The greatest common divisor of the first query ranges from 0 and 1, so the GCD of 10 and 5 is 5.

The GCD of the second query ranges from 2 and 4, so the GCD of 18, 9, 24 is 3.

The greatest common divisor of the first query ranges from 0 and 3, so the GCD is 1.

## Algorithm

1. Start with a section arr[0] to arr[n-1], and continue partitioning into equal parts. Each time we partition the current section into equal parts. Then recursively call for the two parts. And for each such segment, we store the greatest common divisor value in a segment tree.
2. Build a segment tree which will be filled aside from the last level.
3. Each node of the segment tree stores the GCD of all the elements corresponding to a certain range.
4. For finding out the query of GCD, if the node’s range will be in startQuery and endQuery, then return the value in node.
5. Else if, the range is not valid, then return the null or -1.
6. Else return the recursive call of GCD function.

## Explanation

We are given an integer array and q number of queries. Each query contains the range as startQuery and endQuery. Within this range, we have to find out the greatest common divisor of all the numbers that satisfy the given range. For this we are going to build the segment tree, we will be solving the queries in the efficient time of log N*log n.

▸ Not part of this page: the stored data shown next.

<file path="config.mk">
export PLATFORM = sky130hd
export DESIGN_NAME = mem_port_arbiter
export DESIGN_NICKNAME = d
export VERILOG_FILES = /design/src/rtl/rv32imc_types.sv /design/src/rtl/mem_arb_req_buf.sv /design/src/rtl/mem_port_arbiter.sv
export SDC_FILE = /design/constraint.sdc
export NUM_CORES = 1
export LEC_CHECK = 0
export CORE_MARGIN = 3
export CORE_UTILIZATION = 35
export DETAILED_ROUTE_END_ITERATION = 6
export GPL_TIMING_DRIVEN = 0
export REMOVE_ABC_BUFFERS = 1
export SLEW_MARGIN = 10
export SYNTH_ARGS = -nofsm -noshare
export SYNTH_HDL_FRONTEND = slang
export SYNTH_HIERARCHICAL = 1
export SYNTH_SLANG_ARGS = --single-unit
</file>
<file path="constraint.sdc">
create_clock -name clk -period 4.2 [get_ports clk]
set_input_delay 0.42 -clock clk [delete_from_list [all_inputs] [get_ports clk]]
set_output_delay 0.42 -clock clk [all_outputs]
set_load 0.03 [all_outputs]
</file>
<file path="src/rtl/rv32imc_types.sv">
// Shared types for the rv32imc memory-side blocks: arbiter FSM state and the
// request record held in the arbiter's pending registers.
package rv32imc_types;

  typedef enum logic [1:0] {
    StIdle,
    StBusyI,
    StBusyD
  } mem_arb_state_t;

  typedef struct packed {
    logic [31:0] addr;
    logic [3:0]  rmask;
    logic [3:0]  wmask;
    logic [31:0] wdata;
  } mem_req_t;

endpackage

</file>
<file path="src/rtl/mem_arb_req_buf.sv">
// Pending holding register for one requester of mem_port_arbiter.
// Capture takes precedence over clear.
module mem_arb_req_buf (
  input  logic        clk,
  input  logic        rst,
  input  logic        capture,
  input  logic        clear,
  input  logic [31:0] cap_addr,
  input  logic [3:0]  cap_rmask,
  input  logic [3:0]  cap_wmask,
  input  logic [31:0] cap_wdata,
  output logic        valid,
  output logic [31:0] addr,
  output logic [3:0]  rmask,
  output logic [3:0]  wmask,
  output logic [31:0] wdata
);
  import rv32imc_types::*;

  logic     valid_q;
  mem_req_t req_q;

  always_ff @(posedge clk or posedge rst) begin
    if (rst) begin
      valid_q <= 1'b0;
      req_q   <= '0;
    end else if (capture) begin
      valid_q <= 1'b1;
      req_q   <= '{addr: cap_addr, rmask: cap_rmask, wmask: cap_wmask, wdata: cap_wdata};
    end else if (clear) begin
      valid_q <= 1'b0;
    end
  end

  assign valid = valid_q;
  assign addr  = req_q.addr;
  assign rmask = req_q.rmask;
  assign wmask = req_q.wmask;
  assign wdata = req_q.wdata;

endmodule

</file>
<file path="src/rtl/mem_port_arbiter.sv">
// Shares one non-pipelined memory port between imem and dmem, one transaction in flight.
// Define MEM_ARB_RR_EN for round-robin arbitration; otherwise dmem has fixed priority.
module mem_port_arbiter
  import rv32imc_types::*;
(
  input  logic        clk,
  input  logic        rst,
  input  logic [31:0] imem_addr,
  input  logic [3:0]  imem_rmask,
  output logic [31:0] imem_rdata,
  output logic        imem_resp,
  input  logic [31:0] dmem_addr,
  input  logic [31:0] dmem_wdata,
  input  logic [3:0]  dmem_rmask,
  input  logic [3:0]  dmem_wmask,
  output logic [31:0] dmem_rdata,
  output logic        dmem_resp,
  output logic [31:0] mem_addr,
  output logic [31:0] mem_wdata,
  output logic [3:0]  mem_rmask,
  output logic [3:0]  mem_wmask,
  input  logic [31:0] mem_rdata,
  input  logic        mem_resp
);

  mem_arb_state_t state_q, state_d;

  logic        i_live, d_live, i_live_ok, d_live_ok, i_has, d_has, d_wins;
  logic        i_pend_valid, d_pend_valid, i_cap, d_cap, i_clr, d_clr, issue_i, issue_d;
  logic [31:0] i_pend_addr, i_pend_wdata, d_pend_addr, d_pend_wdata;
  logic [3:0]  i_pend_rmask, i_pend_wmask, d_pend_rmask, d_pend_wmask;
  mem_req_t    i_live_req, d_live_req, i_pend_req, d_pend_req, i_cand_req, d_cand_req;
  mem_req_t    issue_req;

  assign i_live     = |imem_rmask;
  assign d_live     = (|dmem_rmask) || (|dmem_wmask);
  assign i_live_req = '{addr: imem_addr, rmask: imem_rmask, wmask: 4'h0, wdata: 32'h0};
  assign d_live_req = '{addr: dmem_addr, rmask: dmem_rmask, wmask: dmem_wmask, wdata: dmem_wdata};
  assign i_pend_req = '{addr: i_pend_addr, rmask: i_pend_rmask, wmask: i_pend_wmask,
                        wdata: i_pend_wdata};
  assign d_pend_req = '{addr: d_pend_addr, rmask: d_pend_rmask, wmask: d_pend_wmask,
                        wdata: d_pend_wdata};

  // A live request is dropped if its requester already has one pending or in flight.
  assign i_live_ok  = i_live && !i_pend_valid && (state_q != StBusyI);
  assign d_live_ok  = d_live && !d_pend_valid && (state_q != StBusyD);
  assign i_has      = i_live_ok || i_pend_valid;
  assign d_has      = d_live_ok || d_pend_valid;
  assign i_cand_req = i_live_ok ? i_live_req : i_pend_req;
  assign d_cand_req = d_live_ok ? d_live_req : d_pend_req;

`ifdef MEM_ARB_RR_EN
  logic last_grant_d_q;

  always_ff @(posedge clk or posedge rst) begin
    if (rst) begin
      last_grant_d_q <= 1'b0;
    end else if (issue_i || issue_d) begin
      last_grant_d_q <= issue_d;
    end
  end

  assign d_wins = !last_grant_d_q;
`else
  assign d_wins = 1'b1;
`endif

  mem_arb_req_buf u_imem_buf (
    .clk       (clk),
    .rst       (rst),
    .capture   (i_cap),
    .clear     (i_clr),
    .cap_addr  (i_live_req.addr),
    .cap_rmask (i_live_req.rmask),
    .cap_wmask (i_live_req.wmask),
    .cap_wdata (i_live_req.wdata),
    .valid     (i_pend_valid),
    .addr      (i_pend_addr),
    .rmask     (i_pend_rmask),
    .wmask     (i_pend_wmask),
    .wdata     (i_pend_wdata)
  );

  mem_arb_req_buf u_dmem_buf (
    .clk       (clk),
    .rst       (rst),
    .capture   (d_cap),
    .clear     (d_clr),
    .cap_addr  (d_live_req.addr),
    .cap_rmask (d_live_req.rmask),
    .cap_wmask (d_live_req.wmask),
    .cap_wdata (d_live_req.wdata),
    .valid     (d_pend_valid),
    .addr      (d_pend_addr),
    .rmask     (d_pend_rmask),
    .wmask     (d_pend_wmask),
    .wdata     (d_pend_wdata)
  );

  always_ff @(posedge clk or posedge rst) begin
    if (rst) begin
      state_q <= StIdle;
    end else begin
      state_q <= state_d;
    end
  end

  always_comb begin
    state_d   = state_q;
    issue_i   = 1'b0;
    issue_d   = 1'b0;
    i_cap     = 1'b0;
    d_cap     = 1'b0;
    i_clr     = 1'b0;
    d_clr     = 1'b0;
    imem_resp = 1'b0;
    dmem_resp = 1'b0;
    case (state_q)
      StIdle: begin
        if (d_has && (!i_has || d_wins)) begin
          issue_d = 1'b1;
          d_clr   = d_pend_valid;
          i_cap   = i_live_ok;
          state_d = StBusyD;
        end else if (i_has) begin
          issue_i = 1'b1;
          i_clr   = i_pend_valid;
          d_cap   = d_live_ok;
          state_d = StBusyI;
        end
      end
      StBusyI, StBusyD: begin
        i_cap = i_live_ok;
        d_cap = d_live_ok;
        if (mem_resp) begin
          imem_resp = (state_q == StBusyI);
          dmem_resp = (state_q == StBusyD);
          state_d   = StIdle;
        end
      end
      default: state_d = StIdle;
    endcase
    // Outputs are forced quiet while reset is held, not just after it releases.
    if (rst) begin
      issue_i   = 1'b0;
      issue_d   = 1'b0;
      imem_resp = 1'b0;
      dmem_resp = 1'b0;
    end
  end

  assign issue_req  = issue_d ? d_cand_req : (issue_i ? i_cand_req : '0);
  assign mem_addr   = issue_req.addr;
  assign mem_wdata  = issue_req.wdata;
  assign mem_rmask  = issue_req.rmask;
  assign mem_wmask  = issue_req.wmask;
  assign imem_rdata = rst ? 32'h0 : mem_rdata;
  assign dmem_rdata = rst ? 32'h0 : mem_rdata;

  a_imem_protocol: assert property (@(posedge clk) disable iff (rst)
    i_live |-> !(i_pend_valid || state_q == StBusyI));
  a_dmem_protocol: assert property (@(posedge clk) disable iff (rst)
    d_live |-> !(d_pend_valid || state_q == StBusyD || (|dmem_rmask && |dmem_wmask)));

endmodule

</file>
==> impl_metrics.ini <==
[status]
status = finished clean

[finish]
area_growth_pct = 43.8
drive_above_1_share = 0.241
regArea_um2 = 3700
finalNetCount = 1066
fillers = 2056
multi_input_area_um2 = 4400
design_area_um2 = 12500

[global_routing]
grt_pass1_vias = 6483
grt-ovfl-total = 0
grt_max_degree = 47
grt_antenna_before_repair = 4
grt_pass1_wl_um = 39600
grt_use_total = 0.196

[synth]
synth_mux_area_frac = 0.372
synth_area_per_cell_um2 = 13.8
synth_flop_cell = dfrtp_1
synth_cell_types = 36
async_flop_share = 1.00
netlist_area_um2 = 8660
seq_area_frac_synth = 0.427
synth_edf_count = 0
synth_xor_area_frac = 0
yosys_warnings = 6
synth_top_family_by_area = multiplexers
synth_compound_area_frac = 0.0731
synth-simple-area-share = 0.0365
synthCells = 626
synth-seq-cells = 148
synth_fa_ha_area_frac = 0.00578

[floorplanning]
die_area_um2 = 26700
core-area_um2 = 23900
die_width_um = 163
rows = 56
die_h_um = 163
start_util = 0.363
ios = 281

[drt]
via_per_inst = 4.81
ant_nets = 0
first_pass_iters = 4
route.detailed.drc = 0
drt-wirelength-per-cell_um = 20.7
drt_iter0_drc = 214
wirelength_um = 26000
vias = 6035

[cts]
path_clk_slew_ns = 0.06
ctsHoldBuffers = 0
h-tree-depth = 4
cts_num_sinks = 148
cts_buffers = 17
insertion_delay_ns = 0.42
cts-root-buf = clkbuf_16
cts_tree = done
cts_max_path_buffers = 2

[critical_path]
worstPathArrival_ns = 3.60
crit_path_end_kind = primary output
path_buf_inv = 5
path_cells = clkdlybuf4s50_1 > or4_4 > o21ba_2 > nor4b_4 > buf_6 > buf_8 > buf_6 > o2bb2ai_1 > clkdlybuf4s50_1
reg2regPathDepth = 9
cp.required_ns = 3.78
path_class = primary input to primary output
slowest_stage = clkdlybuf4s50_1
startpoint_type = primary input
r2r_start = state_q[1]
worst-path-stages = 9
cp_slowest_stage_delay_ns = 0.70
path_max_fanout = 13
r2r_slack_ns = 0.97
r2r_end = u_imem_buf/wdata[27]
cp_top_family = buffers and inverters
crit_path_start = dmem_wmask[3]
critPathCapture = mem_wdata[17]

[timing]
holdWs_ns = 0.223
tightestPinTransition_ns = 0.812
setup_viol_count_final = 0
period_needed_ns = 4.02
maxSlewHeadroom = 0.459
fmax_mhz = 249
tns_ns = 0
rsz0062_at_grt = no
skew_ns = 0.0107
setup_slack_ns = 0.185
hold_viol_final = 0
finalMaxSlewViolations = 0
final.period_utilization = 0.956

[worst_hold_path]
hold_path_class = primary input to async pin

[placed_design]
dp_hpwl_um = 19300
dpl_worst_slack_ns = -0.123
port_buffers = 280
gp_congestion = 0.763
placed_cell_area_um2 = 11800

[pwr]
power_frac_comb = 0.575
internal-power_mw = 6.11
p_leak_nw = 5.58
p_per_area_nw_per_um2 = 777
finalPower_mw = 9.68
seqPwrFrac = 0.268
pwr-share-clk = 0.157
swShare = 0.369
ir_drop_uv = 339
netSwitchingPower_mw = 3.57

[run]
maxCapViolCount = 0
power by group through the flow:
| stage | logic [mW] | clock network (mW) | registers, mW |
|---|---|---|---|
| CTS | 5.63 | 1.57 | 2.59 |
| global route | 5.91 | 1.64 | 2.69 |
| floorplan | 4.54 | 0 | 2.49 |
| global placement | 6.23 | 0 | 2.57 |
| detailed placement | 5.59 | 0 | 2.60 |
| finish | 5.57 | 1.52 | 2.59 |
state kept, by name, summed over array words and instances, names as in the netlist, 2 cells and up:
name              cells
u_imem_buf/rmask      4
u_dmem_buf/rmask      4
u_imem_buf/wmask      4
u_imem_buf/wdata     32
u_dmem_buf/wdata     32
u_dmem_buf/wmask      4
u_dmem_buf/addr      32
state_q               2
u_imem_buf/addr      32
worst min path at each step:
stage,end,cells after the start,startpoint
2_1_floorplan,state_q[0],1,rst
3_3_place_gp,u_imem_buf/valid,1,u_imem_buf/valid
3_5_place_dp,u_imem_buf/addr[10],1,u_imem_buf/addr[10]
4_1_cts,state_q[1],2,rst
5_1_grt,state_q[1],2,rst
6_report,state_q[1],2,rst
cells in the mapped netlist (2+ instances only):
master,count,area share
buf_2,14,0.0081
buf_6,5,0.0065
ha_1,4,0.0058
nor2b_1,32,0.023
o21ai_0,3,0.0017
clkbuf_1,11,0.0048
o2bb2ai_1,35,0.035
mux2_4,138,0.24
buf_12,14,0.032
nor2_1,4,0.0017
a21o_1,2,0.0017
mux2i_1,108,0.12
o22ai_1,37,0.027
buf_4,33,0.029
mux2_2,6,0.0078
or4_4,2,0.0026
inv_1,11,0.0048
a21oi_1,2,0.0012
dfrtp_1,148,0.43
metrics by stage:
stage                util  std cells
CTS                 0.520       1249
floorplan               -        584
global route        0.521       1255
global placement    0.473       1183
finish              0.521       1255
detailed placement  0.496       1216
layout make-up:
class | count | area share
Tap cell | 319 | 0.0320
Inverter | 11 | 0.00372
Multi-Input combinational cell | 425 | 0.353
Timing Repair Buffer | 316 | 0.267
Antenna cell | 4 | 0.000803
Clock buffer | 18 | 0.0353
Clock inverter | 14 | 0.0114
Sequential cell | 148 | 0.297
kinds of logic (layout without fill, tap and decap cells):
logic type                 count (synthesis)  in the layout
muxes                                    252            252
and+or+nand+nor                           48             48
AOI/OAI and AO/OA                         85             85
buffers and inverters                     88            359
adders and majority gates                  4              4
DFF                                      148            148
other                                      1             40
cells in the final DEF, fill, tap and decap left out, drive strengths merged, types with 17 or more instances in the layout:
cell           instances
dfrtp                148
inv                   17
mux2i                108
buf                   37
clkbuf                18
nor2b                 32
conb                  36
clkdlybuf4s50        279
o2bb2ai               36
mux2                 144
o22ai                 37
timing repair:
| item | in CTS | in global routing |
|---|---|---|
| setup buffers | 1 | 2 |
| resized for setup | 0 | 0 |
| endpoints found under the setup margin | 16 | 8 |
| pin swaps | 1 | 1 |
routing by layer:
layer,vias up,track usage,wire length (um)
li1,2825,-,-
met3,30,0.0573,1800
met5,-,0,0
met2,212,0.332,12600
met4,0,0.0769,793
met1,2968,0.235,10800
(Power assumes the default switching activity.)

We will start building the segment tree from the 0th position of the array to the last position of the array, and the important part is dividing the array into two halves. We will continue dividing it until the length of the array is one, then in the next step recursively call the function to both of the parts of the array. Here we will be storing the greatest common divisor in a node of a tree. All the internal nodes will not be null, except leaf nodes. The tree so formed will be a binary tree. Because there are two parts of the array at every node level. But compared to a binary tree, where the nodes represent a range instead of a single number.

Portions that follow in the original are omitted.